--- config.mk ---
export PLATFORM = sky130hd
export DESIGN_NAME = rc_tick_timer
export DESIGN_NICKNAME = d
export VERILOG_FILES = /design/src/rtl/rc_tick_timer.sv
export SDC_FILE = /design/constraint.sdc
export NUM_CORES = 1
export LEC_CHECK = 0
export ABC_AREA = 1
export CAP_MARGIN = 20
export CORE_MARGIN = 1
export CORE_UTILIZATION = 31
export CTS_CLUSTER_SIZE = 25
export DETAILED_ROUTE_END_ITERATION = 10
export SLEW_MARGIN = 20
export SYNTH_ARGS = -nofsm -noshare
export SYNTH_HDL_FRONTEND = slang
export SYNTH_SLANG_ARGS = --single-unit
--- constraint.sdc ---
create_clock -name clk -period 5.7 [get_ports clk]
set_input_delay 0.855 -clock clk [delete_from_list [all_inputs] [get_ports clk]]
set_output_delay 0.855 -clock clk [all_outputs]
set_load 0.01 [all_outputs]
--- src/rtl/rc_tick_timer.sv ---
// Interval timer counting ripple-carry ticks from the upstream 4-bit counter.
// Supports one-shot and periodic modes, with a sticky irq, ack and overrun flag.
module rc_tick_timer #(
  parameter int W = 12
) (
  input  logic         clk,
  input  logic         rst,
  input  logic         Rc,
  input  logic [3:0]   Q_lo,
  input  logic         start,
  input  logic         stop,
  input  logic         clr,
  input  logic [W-1:0] period,
  input  logic         mode,
  input  logic         ack,
  output logic [W-1:0] tick_cnt,
  output logic [W+3:0] elapsed,
  output logic         expire,
  output logic         irq,
  output logic         ovf,
  output logic         busy,
  output logic         done
);

  typedef enum logic [1:0] {IDLE, RUN, DONE} state_t;

  state_t       state, state_nxt;
  logic [W-1:0] period_reg, period_nxt;
  logic [W-1:0] cnt_nxt;
  logic         mode_reg, mode_nxt;
  logic         fire;
  logic         accept;

  // An Rc arriving alongside any command is swallowed by the command.
  always_comb begin
    state_nxt  = state;
    cnt_nxt    = tick_cnt;
    period_nxt = period_reg;
    mode_nxt   = mode_reg;
    fire       = 1'b0;
    accept     = start && (period != '0) && (state != RUN);

    if (clr) begin
      cnt_nxt   = '0;
      state_nxt = IDLE;
    end else if (stop) begin
      if (state == RUN) state_nxt = IDLE;
    end else if (accept) begin
      period_nxt = period;
      mode_nxt   = mode;
      cnt_nxt    = '0;
      state_nxt  = RUN;
    end else if ((state == RUN) && Rc) begin
      if (tick_cnt == period_reg - W'(1)) begin
        fire = 1'b1;
        if (mode_reg) begin
          cnt_nxt = '0;
        end else begin
          cnt_nxt   = period_reg;
          state_nxt = DONE;
        end
      end else begin
        cnt_nxt = tick_cnt + W'(1);
      end
    end
  end

  always_ff @(posedge clk) begin
    if (rst) begin
      state      <= IDLE;
      tick_cnt   <= '0;
      period_reg <= '0;
      mode_reg   <= 1'b0;
      expire     <= 1'b0;
      irq        <= 1'b0;
      ovf        <= 1'b0;
      busy       <= 1'b0;
      done       <= 1'b0;
    end else begin
      state      <= state_nxt;
      tick_cnt   <= cnt_nxt;
      period_reg <= period_nxt;
      mode_reg   <= mode_nxt;
      expire     <= fire;
      // A fire in the same cycle as ack wins, so the flag stays set.
      irq        <= fire | (irq & ~ack);
      ovf        <= ovf | (fire & irq);
      busy       <= (state_nxt == RUN);
      done       <= (state_nxt == DONE);
    end
  end

  assign elapsed = {tick_cnt, Q_lo};

endmodule

==> results of run 1 <==
through the flow:
step | util (%) | setup slack (ps) | power (mW) | hold WS, ps | cell area (um2)
final | 40.3 | 2850 | 0.528 | 477 | 2770
after global routing | 40.3 | 2540 | 0.558 | 505 | 2770
after CTS | 40.3 | 2790 | 0.532 | 478 | 2770
after detailed placement | 38.9 | 2530 | 0.342 | 457 | 2670
after global placement | 38.8 | 2590 | 0.341 | 463 | 2660
after floorplan | - | 3680 | 0.314 | 491 | 2230
area by class of cell:
| class | instances | area, um2 |
|---|---|---|
| flip-flops and latches | 32 | 641 |
| clock buffers | 7 | 96.3 |
| well taps | 96 | 120 |
| inverters | 50 | 188 |
| fillers | 740 | 4100 |
| multi-input cells | 235 | 1240 |
| repair buffers | 48 | 480 |
cell families after synthesis:
| group | synth area share (%) |
|---|---|
| buf+inv | 15.9 |
| xor+xnor | 5.11 |
| compound gates | 14.3 |
| fa+ha+maj | 1.12 |
| simple gates | 34.9 |
| flops | 28.7 |
cells in the mapped netlist (all sizes together):
| cell type | count |
|---|---|
| nand2 | 91 |
| inv | 48 |
| dfxtp | 32 |
| a21oi | 29 |
| nand3 | 28 |
| o21ai | 27 |
| nor2 | 26 |
| buf | 20 |
| xor2 | 10 |
| nand4 | 5 |
| clkbuf | 4 |
| nor3 | 4 |
| nor4 | 3 |
| xnor2 | 3 |
| clkinv | 2 |
| ha | 2 |
| or2 | 2 |
| a31oi | 1 |
| nand3b | 1 |
| o211ai | 1 |
| o21a | 1 |
| o31ai | 1 |
power by group:
group / internal [mW] / total, mW / switching [mW]
sequential: 0.229 / 0.238 / 0.00822
combinational: 0.0405 / 0.0989 / 0.0584
clock: 0.108 / 0.191 / 0.0837
total: 0.377 / 0.528 / 0.150
final timing paths:
check           startpoint          end  slack, ps  depth (start not counted)
max reg2reg  period_reg[0]  tick_cnt[8]       3450                         15
min reg2reg            ovf          ovf        480                          2
min                    ovf          ovf        480                          2
max              period[0]  tick_cnt[1]       2850                          8
worst max-delay path, cell delays in order:
cell                              delay, ps
sky130_fd_sc_hd__clkdlybuf4s50_1        420
sky130_fd_sc_hd__nor4_1                 400
sky130_fd_sc_hd__nand3_1                180
sky130_fd_sc_hd__o211ai_2               140
sky130_fd_sc_hd__nand2_1                110
sky130_fd_sc_hd__nor2_1                 620
sky130_fd_sc_hd__nand3_1                170
sky130_fd_sc_hd__a21oi_1                160
routing by layer:
| metal | share of wire (%) | track usage (%) |
|---|---|---|
| met1 | 46 | 19.2 |
| met4 | 0.72 | 3.33 |
| met2 | 48 | 26.2 |
| met3 | 4.8 | 4.29 |
| met5 | 0 | 0 |
==> results list, run 1 <==
- The analysis attributes to cell leakage a power of 1.16 nW.
- The final-report hold violation count was 0.
- Setup repair after global routing missed its margin: no
- Post-DR wirelength/cell: 11.5 um
- First-pass GRT wire length: 9090 um
- CP required: 5920 ps
* Fraction of the cycle the final worst path needs: 50.0%
- IO Pins: 57
- Most frequent cells in the layout: sky130_fd_sc_hd__nand2_1 (86), sky130_fd_sc_hd__clkdlybuf4s50_1 (48), sky130_fd_sc_hd__inv_1 (41)
- By area the synthesized netlist is led by sky130_fd_sc_hd__dfxtp_1 (29%), sky130_fd_sc_hd__nand2_1 (14%), sky130_fd_sc_hd__inv_1 (6.9%).
* Max Cap Viol: 0
* Number of buffers on the longest clock path: 2
- After clock tree synthesis, the clock-pin slew on the worst setup and hold paths is 70 ps.
* Mapped Cells: 341
- Status: finished clean
* Time the worst path needs with I/O delays and setup: 2850 ps
- Area of the placeable core: 6870 um2
- When the netlist entered floorplanning its net count stood at 367.
- Once placement completed, the tool counted placed cells totaling 461.
* Antenna-violating nets left: 0
- During placement, the flow inserted port buffers numbering 48.
- Number of H-tree levels: 2
- Number of resized instances in the post-cts repair step: 0
- Path class of the lowest-slack min-delay path: register to register
- Routability-driven placement congestion ratio: 0.851
- Biggest area consumer among synthesized cells: sky130_fd_sc_hd__dfxtp_1
* Max-slew violation count: 0
- STA puts the critical path data arrival time at 3070 ps.
* Routed Wire Length: 5400 um
- Fraction of final layout cells with drive strength greater than 1: 9.68%
- During synthesis, Yosys emitted a total of 0 warnings.
* Synth Cell Area: 2230 um2
- Number of standard cells in the layout, taps in and fillers out: 468
- Die boundary width: 86.8 um
* Vert. Die Dim: 86.8 um
- The via count of the first global-routing pass is 1993.
* Overall global routing resource usage: 15.4%
* TritonRoute pass-1 iters: 4
* GRT overflow: 0
* Setup clock skew after layout: 4.90 ps
- Timing would allow up to 351 MHz.
- First-iteration detailed-routing DRC count: 106
* Total number of vias: 2174
- For the final routed database, the setup TNS stands at 0 ps.
- Number of distinct library cells after synthesis: 37
- CP Launch Type: input pin
- Average footprint of a synthesized cell: 6.53 um2
* Crit path kind: input pin to register
* Quantity of hold-fixing buffers added after cts: 0
- In this run the worst path has a maximum fanout of 12.
* Clock root cell: sky130_fd_sc_hd__clkbuf_8
- Max-slew headroom at the worst pin: 46.4%
* TritonCTS clock tree: built
* Die Area: 7530 um2
* Antenna violations before repair: 0
- Sequential cells were found to cover 28.7% of the synthesized design area.
* CP endpoint kind: register
- The number of setup buffers added after CTS is 0.
- From synthesis to final layout, the design area changed by 24.1%.
* Most frequent standard cell in the layout excluding fill and tap cells: sky130_fd_sc_hd__nand2_1
* Antenna cells: 0
- After detailed routing, the number of vias per cell comes to 4.65.
- The net count of the finished layout is 398.
* Initial standard-cell utilization of the core: 32.4%
- Number of rows created at floorplan: 30
* Largest net degree at the start of global routing: 27
* Setup violation total in the final timing report: 0
- DRC violations left: 0
* Clock Sink Count: 32
- Measured slew at the worst slew-check pin: 801 ps
- In this run the power density over the cells is 191 nW/um2.
- Clock latency on the worst-skew pair: 280 ps
- After synthesis, the largest area contributor takes up 28.7% of total cell area.
* Number of buffers inserted during clock tree synthesis: 5
- Detailed placement HPWL: 4140 um
* FF+latch count, synth: 32
- Across the VDD grid, the largest voltage drop is 0.000104 V.
(Power assumes the default switching activity.)
==> run 2: changes to the inputs <==
Clock period 5.7 ns to 2.6 ns, I/O delays scaled along.
==> results list, run 2 (same netlist as run 1, synthesis figures left out) <==
- The die span in y came to 86.8 um (unchanged).
* Leakage dissipation: 1.16 nW (+0.54%)
- The transition time at the pin with the least slew margin was 744 ps (-57.2 ps).
- The number of instances on the worst hold path was 2 (unchanged).
- The delay contributed by the slowest stage of the critical path was 380 ps (-240 ps).
- Peak Freq: 448 MHz
- The number of iterations in the first detailed-routing pass was 4 (unchanged).
* Fraction of the cycle the final worst path needs: 85.9%
- The clock-pin slew of the registers on the worst-case setup and hold paths came to 60 ps (about the same).
* Cell area reported after detailed placement: 2690 um2 (+0.61%)
* Antenna violations before repair: 0 (unchanged)
- Max rail drop VDD: 0.000295 V (+180%)
* Routed met1 length: 2300 um (-8.1%)
- Routability-driven placement congestion ratio: 0.807 (-5.2%)
* Overall global routing resource usage: 15.8% (+0.43 points)
- Via count of the first global-routing pass: 2145 (+7.6%)
* Setup clock skew after layout: 2.30 ps (-2.60 ps)
* Cells traversed along the worst timing path: inv_2 > ha_1 > inv_1 > nand2_1 > nand2_1 > nor2_1 > nand2_1 > nor2_1 > nand3_1 > nor2_4 > nand3_4 > inv_2 > o21ai_0 > nand3_1 > a21oi_1
* Setup repair bufs after CTS: 0 (unchanged)
- The count of hold-fix buffers inserted at cts is 0 (unchanged).
- Clock Sink Count: 32 (unchanged)
- Area of all placed cells without fillers: 2770 um2 (+0.14%)
* Initial standard-cell utilization of the core: 32.4% (unchanged)
* Number of fill cells: 737 (-0.41%)
- Most frequent cells in the layout: sky130_fd_sc_hd__nand2_1 (86), sky130_fd_sc_hd__clkdlybuf4s50_1 (48), sky130_fd_sc_hd__inv_1 (41)
* Most frequent standard cell in the layout excluding fill and tap cells: sky130_fd_sc_hd__nand2_1
- Met3 wire length: 282 um (+8.0%)
- Antenna cells: 0 (unchanged)
* Maximum fanout along the worst path: 13 (+1)
* CP endpoint kind: register
* Final layout net count: 401 (+0.75%)
- STA classifies the critical path startpoint as a register.
* Max Cap Viol: 0 (unchanged)
- Final hold violation count: 0 (unchanged)
- The remaining design rule violation count was 0 (unchanged).
- Antenna-violating nets left: 0 (unchanged)
* Setup repair after global routing missed its margin: no
- The flow ran to the end, and the final reports show no timing, DRC or antenna violations.
* Total number of vias: 2173 (-0.046%)
* Most frequent cell on the critical path: sky130_fd_sc_hd__nand2_1
- The total power divided by cell area came to 396 nW/um2 (+110%).
* Setup violation total in the final timing report: 0 (unchanged)
- Final core utilization: 40.3% (+0.055 points)
* Detailed placement HPWL: 4160 um (+0.46%)
- GRT overflow: 0 (unchanged)
* Max-slew violation count: 0 (unchanged)
- Number of buffers on the longest clock path: 2 (unchanged)
- CP required: 2760 ps (-3160 ps)
- Vias per inst: 4.61 (-0.68%)
- The final-layout setup total negative slack was 0 ps (unchanged).
- The deepest level of the CTS H-tree is 2 (unchanged).
- Area of the placeable core: 6870 um2 (unchanged)
- The wire length of the first global-routing pass was 9390 um (+3.3%).
- Clock latency on the worst-skew pair: 280 ps (about the same)
- The average wire per standard cell came to 11.3 um (-1.8%).
- Crit path kind: register to register
* TritonCTS clock tree: built
- Area Growth Syn to Fin: 24.3%
- Routed Wire Length: 5340 um (-1.1%)
* Largest net degree at the start of global routing: 26 (-3.7%)
* Max-slew headroom at the worst pin: 50.3% (+3.8 points)
- The data arrival time of the critical path is 2400 ps (-670 ps).
* Number of resized instances in the post-cts repair step: 0 (unchanged)
* First-iteration detailed-routing DRC count: 97 (-8.5%)
* IO Pins: 57 (unchanged)
- Count of input and output buffers: 48 (unchanged)
- Fraction of final layout cells with drive strength greater than 1: 10.1% (+0.46 points)
* Sum of met2 wire segment lengths after detailed routing: 2680 um (+3.4%)
- The tree is rooted in a sky130_fd_sc_hd__clkbuf_8.
- On the critical path, the stage with the largest delay is an instance of sky130_fd_sc_hd__dfxtp_1.
* Die Area: 7530 um2 (unchanged)
- The count of cells along the worst register-to-register path was 15 (unchanged).
- The number of cell rows was 30 (unchanged).
- Path class of the lowest-slack min-delay path: register to register
- Top Metal Used: met4
- The total design power came to 1.10 mW (+110%).
* Number of buffers inserted during clock tree synthesis: 5 (unchanged)
* Die boundary width: 86.8 um (unchanged)
- Time the worst path needs with I/O delays and setup: 2230 ps
==> run 2: cell count changes in the layout (fill, tap and decap cells not counted) <==
cell,delta
sky130_fd_sc_hd__buf_4,+3
sky130_fd_sc_hd__clkbuf_8,-2
sky130_fd_sc_hd__clkbuf_1,+1
sky130_fd_sc_hd__clkinv_2,+1
==> run 2: final timing paths <==
check	to	slack (ps)	startpoint
max	tick_cnt[8]	370	period_reg[0]
min	ovf	470	ovf
max reg2reg	tick_cnt[8]	370	period_reg[0]
min reg2reg	ovf	470	ovf
==> run 2: final cells by class <==
cell class,instances,area (um2),share of cell area [%]
clock inverters,1,5.00,0.181
clock buffers,6,72.6,2.62
multi-input cells,235,1240,44.8
well taps,96,120,4.34
flip-flops and latches,32,641,23.1
inverters,50,188,6.78
repair buffers,51,503,18.2
==> run 2: metal layers <==
layer / vias to the layer above / GRT usage (%)
met5: - / 0
met4: 0 / 5.15
met3: 8 / 3.14
met2: 51 / 28.9
met1: 970 / 18.3
li1: 1144 / -
==> run 2: per-stage QoR <==
stage | instances | hold slack, ps | worst slack [ps]
after floorplan | 341 | 482 | 811
after detailed placement | 464 | 451 | 26.2
after global routing | 471 | 490 | 64.5
after global placement | 464 | 444 | 97.7
after CTS | 471 | 474 | 327
final | 471 | 466 | 366
==> run 2: power by group <==
part | internal, mW | leakage (nW) | switching [mW]
Combinational | 0.0909 | 0.863 | 0.131
Sequential | 0.503 | 0.260 | 0.0179
Clock | 0.182 | 0.0410 | 0.172
Total | 0.775 | 1.16 | 0.321
==> run 2: worst max-delay path, delay by kind of cell, from the launching register on <==
family / cells / cell delay, ps
fa+ha+maj: 1 / 290
buf+inv: 3 / 350
flops: 1 / 380
compound gates: 2 / 200
simple gates: 9 / 890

[PROBLEM DESCRIPTION]: From the material above, set down exactly the lines between the line holding "- Biggest area" and the line holding "pin to register", inclusive. Include nothing else.

[RESULT OF THE TASK]:
- Biggest area consumer among synthesized cells: sky130_fd_sc_hd__dfxtp_1
* Max-slew violation count: 0
- STA puts the critical path data arrival time at 3070 ps.
* Routed Wire Length: 5400 um
- Fraction of final layout cells with drive strength greater than 1: 9.68%
- During synthesis, Yosys emitted a total of 0 warnings.
* Synth Cell Area: 2230 um2
- Number of standard cells in the layout, taps in and fillers out: 468
- Die boundary width: 86.8 um
* Vert. Die Dim: 86.8 um
- The via count of the first global-routing pass is 1993.
* Overall global routing resource usage: 15.4%
* TritonRoute pass-1 iters: 4
* GRT overflow: 0
* Setup clock skew after layout: 4.90 ps
- Timing would allow up to 351 MHz.
- First-iteration detailed-routing DRC count: 106
* Total number of vias: 2174
- For the final routed database, the setup TNS stands at 0 ps.
- Number of distinct library cells after synthesis: 37
- CP Launch Type: input pin
- Average footprint of a synthesized cell: 6.53 um2
* Crit path kind: input pin to register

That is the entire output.